The public will have 30 days to comment on the agreement, and the FTC will decide whether to make the proposal final after that.
The FTC's inquiry stems from a 2011 incident in which a laptop was stolen from an Accretive employee's car. The laptop contained the data of 23,500 patients.
"The Commission alleges that Accretive created unnecessary risks by transporting laptops that contained sensitive personal information in a way that left them vulnerable to theft," the FTC said in a statement.
The agency also said Accretive did not do enough to make sure employees removed consumer health information from their computers after employees didn't need the information anymore, didn't adequately restrict employee access to personal information, and failed to remove consumer information from employees' computers after training sessions.

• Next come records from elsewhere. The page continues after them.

===== src/rtl/mult_rs.sv =====
// mult_rs
// Reservation station in front of the multiplier. Instructions are written
// into a free slot, wait until both source operands are valid (either at
// issue or through a CDB broadcast), and are dispatched oldest-first to the
// multiplier whenever it is idle. Each dispatch raises input_transmit for
// exactly one cycle while the payload registers hold the selected entry.
//
// Ports:
//   clk   sole clock, rising edge
//   rst   synchronous active-high reset, overrides everything
//   bus   mult_rs_if slave modport (issue, CDB, fu_busy, flush, dispatch)

module mult_rs #(
  parameter int ENTRIES = 4
) (
  input  logic     clk,
  input  logic     rst,
  mult_rs_if.slave bus
);

  localparam int IDXW = (ENTRIES > 1) ? $clog2(ENTRIES) : 1;
  localparam int CNTW = $clog2(ENTRIES + 1);

  logic [ENTRIES-1:0] r_valid;
  logic [7:0]         r_operand [ENTRIES];
  logic [1:0][7:0]    r_val     [ENTRIES];
  logic [1:0][3:0]    r_tag     [ENTRIES];
  logic [1:0]         r_rdy     [ENTRIES];
  logic [7:0]         r_wbs     [ENTRIES];
  logic [7:0]         r_flags   [ENTRIES];
  logic [3:0]         r_robid   [ENTRIES];
  logic [IDXW-1:0]    r_age     [ENTRIES];
  logic [CNTW-1:0]    r_count;

  logic               r_transmit;
  logic [7:0]         r_outOperand;
  logic [7:0]         r_outWbs;
  logic [7:0]         r_outFlags;
  logic [1:0][7:0]    r_outDepvals;
  logic [3:0]         r_outRobid;

  logic               w_full;
  logic               w_issue;
  logic [IDXW-1:0]    w_freeIdx;
  logic [ENTRIES-1:0] w_cand;
  logic               w_anyCand;
  logic [IDXW-1:0]    w_selIdx;
  logic [IDXW-1:0]    w_bestAge;
  logic               w_dispatch;
  logic [1:0][7:0]    w_newVal;
  logic [1:0]         w_newRdy;
  logic [IDXW-1:0]    w_newAge;

  // Full looks only at the pre-edge valid bits, so a slot vacated by a
  // dispatch on this same edge cannot be refilled until the next edge.
  assign w_full  = &r_valid;
  assign w_issue = bus.issue_valid & ~w_full;

  // Walk from the top index down so the lowest free slot is the last one
  // written and therefore wins.
  always_comb begin
    w_freeIdx = '0;
    for (int i = ENTRIES - 1; i >= 0; i--) begin
      if (!r_valid[i]) begin
        w_freeIdx = IDXW'(i);
      end
    end
  end

  // An entry may dispatch once both sources were ready before this edge.
  // Among those, the lowest age rank (the oldest instruction) is chosen.
  // Age ranks of valid entries are always distinct, so there is no tie.
  always_comb begin
    w_cand    = '0;
    w_anyCand = 1'b0;
    w_selIdx  = '0;
    w_bestAge = '1;
    for (int i = 0; i < ENTRIES; i++) begin
      w_cand[i] = r_valid[i] & r_rdy[i][0] & r_rdy[i][1];
      if (w_cand[i] && (!w_anyCand || (r_age[i] < w_bestAge))) begin
        w_anyCand = 1'b1;
        w_selIdx  = IDXW'(i);
        w_bestAge = r_age[i];
      end
    end
  end

  // Blocking on r_transmit forces at least one idle cycle between two
  // dispatches, which is what gives the multiplier its two-cycle spacing.
  assign w_dispatch = ~bus.fu_busy & ~r_transmit & w_anyCand;

  // A source that is not ready at issue can still be satisfied by a CDB
  // broadcast arriving on the same edge; without this bypass the entry would
  // miss that broadcast forever.
  always_comb begin
    w_newVal = bus.issue_depvals;
    w_newRdy = bus.issue_depready;
    for (int s = 0; s < 2; s++) begin
      if (!bus.issue_depready[s] && bus.cdb_valid &&
          (bus.issue_deptags[s] == bus.cdb_id)) begin
        w_newVal[s] = bus.cdb_val;
        w_newRdy[s] = 1'b1;
      end
    end
  end

  // The new entry is the youngest. If an older entry leaves on the same
  // edge every rank shifts down by one, so the newcomer lands one lower.
  assign w_newAge = w_dispatch ? IDXW'(r_count - CNTW'(1)) : IDXW'(r_count);

  // Main state update. Reset clears everything including the payload;
  // flush drops all entries and any strobe but leaves the payload as it was.
  // Otherwise wakeup, dispatch and issue are all applied on the same edge:
  // they never touch the same slot, because issue only writes a slot that
  // was free before the edge while wakeup and dispatch only touch occupied ones.
  always_ff @(posedge clk) begin
    if (rst) begin
      r_valid      <= '0;
      r_count      <= '0;
      r_transmit   <= 1'b0;
      r_outOperand <= '0;
      r_outWbs     <= '0;
      r_outFlags   <= '0;
      r_outDepvals <= '0;
      r_outRobid   <= '0;
      for (int i = 0; i < ENTRIES; i++) begin
        r_operand[i] <= '0;
        r_val[i]     <= '0;
        r_tag[i]     <= '0;
        r_rdy[i]     <= '0;
        r_wbs[i]     <= '0;
        r_flags[i]   <= '0;
        r_robid[i]   <= '0;
        r_age[i]     <= '0;
      end
    end else if (bus.flush) begin
      r_valid    <= '0;
      r_count    <= '0;
      r_transmit <= 1'b0;
    end else begin
      r_transmit <= w_dispatch;
      r_count    <= r_count + CNTW'(w_issue) - CNTW'(w_dispatch);

      for (int i = 0; i < ENTRIES; i++) begin
        for (int s = 0; s < 2; s++) begin
          if (r_valid[i] && !r_rdy[i][s] && bus.cdb_valid &&
              (r_tag[i][s] == bus.cdb_id)) begin
            r_val[i][s] <= bus.cdb_val;
            r_rdy[i][s] <= 1'b1;
          end
        end
        if (w_dispatch && r_valid[i] && (r_age[i] > w_bestAge)) begin
          r_age[i] <= r_age[i] - IDXW'(1);
        end
      end

      if (w_dispatch) begin
        r_valid[w_selIdx] <= 1'b0;
        r_outOperand      <= r_operand[w_selIdx];
        r_outWbs          <= r_wbs[w_selIdx];
        r_outFlags        <= r_flags[w_selIdx];
        r_outDepvals      <= r_val[w_selIdx];
        r_outRobid        <= r_robid[w_selIdx];
      end

      if (w_issue) begin
        r_valid[w_freeIdx]   <= 1'b1;
        r_operand[w_freeIdx] <= bus.issue_operand;
        r_val[w_freeIdx]     <= w_newVal;
        r_tag[w_freeIdx]     <= bus.issue_deptags;
        r_rdy[w_freeIdx]     <= w_newRdy;
        r_wbs[w_freeIdx]     <= bus.issue_wbs;
        r_flags[w_freeIdx]   <= bus.issue_flags;
        r_robid[w_freeIdx]   <= bus.issue_robid;
        r_age[w_freeIdx]     <= w_newAge;
      end
    end
  end

  assign bus.rs_full        = w_full;
  assign bus.rs_count       = r_count;
  assign bus.input_transmit = r_transmit;
  assign bus.operand        = r_outOperand;
  assign bus.wbs            = r_outWbs;
  assign bus.flags          = r_outFlags;
  assign bus.depvals        = r_outDepvals;
  assign bus.robid          = r_outRobid;

endmodule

An investigation into the theft of the laptop revealed that the Chicago company had access to patient data through contracts with the hospitals, and it used that data used that data to assess patients' risk of becoming hospitalized.
Minnesota Attorney General Lori Swanson sued Accretive in 2012, accusing the company of using high-pressure tactics to get patients at Minnesota hospitals to pay before treatment was given. A report from Swanson's office also accused Accretive of misusing private patient information and creating an atmosphere in which employees were coached to aggressively collect debt.
Accretive agreed to pay $2.5 million in restitution for patients and return data to client hospitals. It also agreed to stop doing business in Minnesota for at least two years.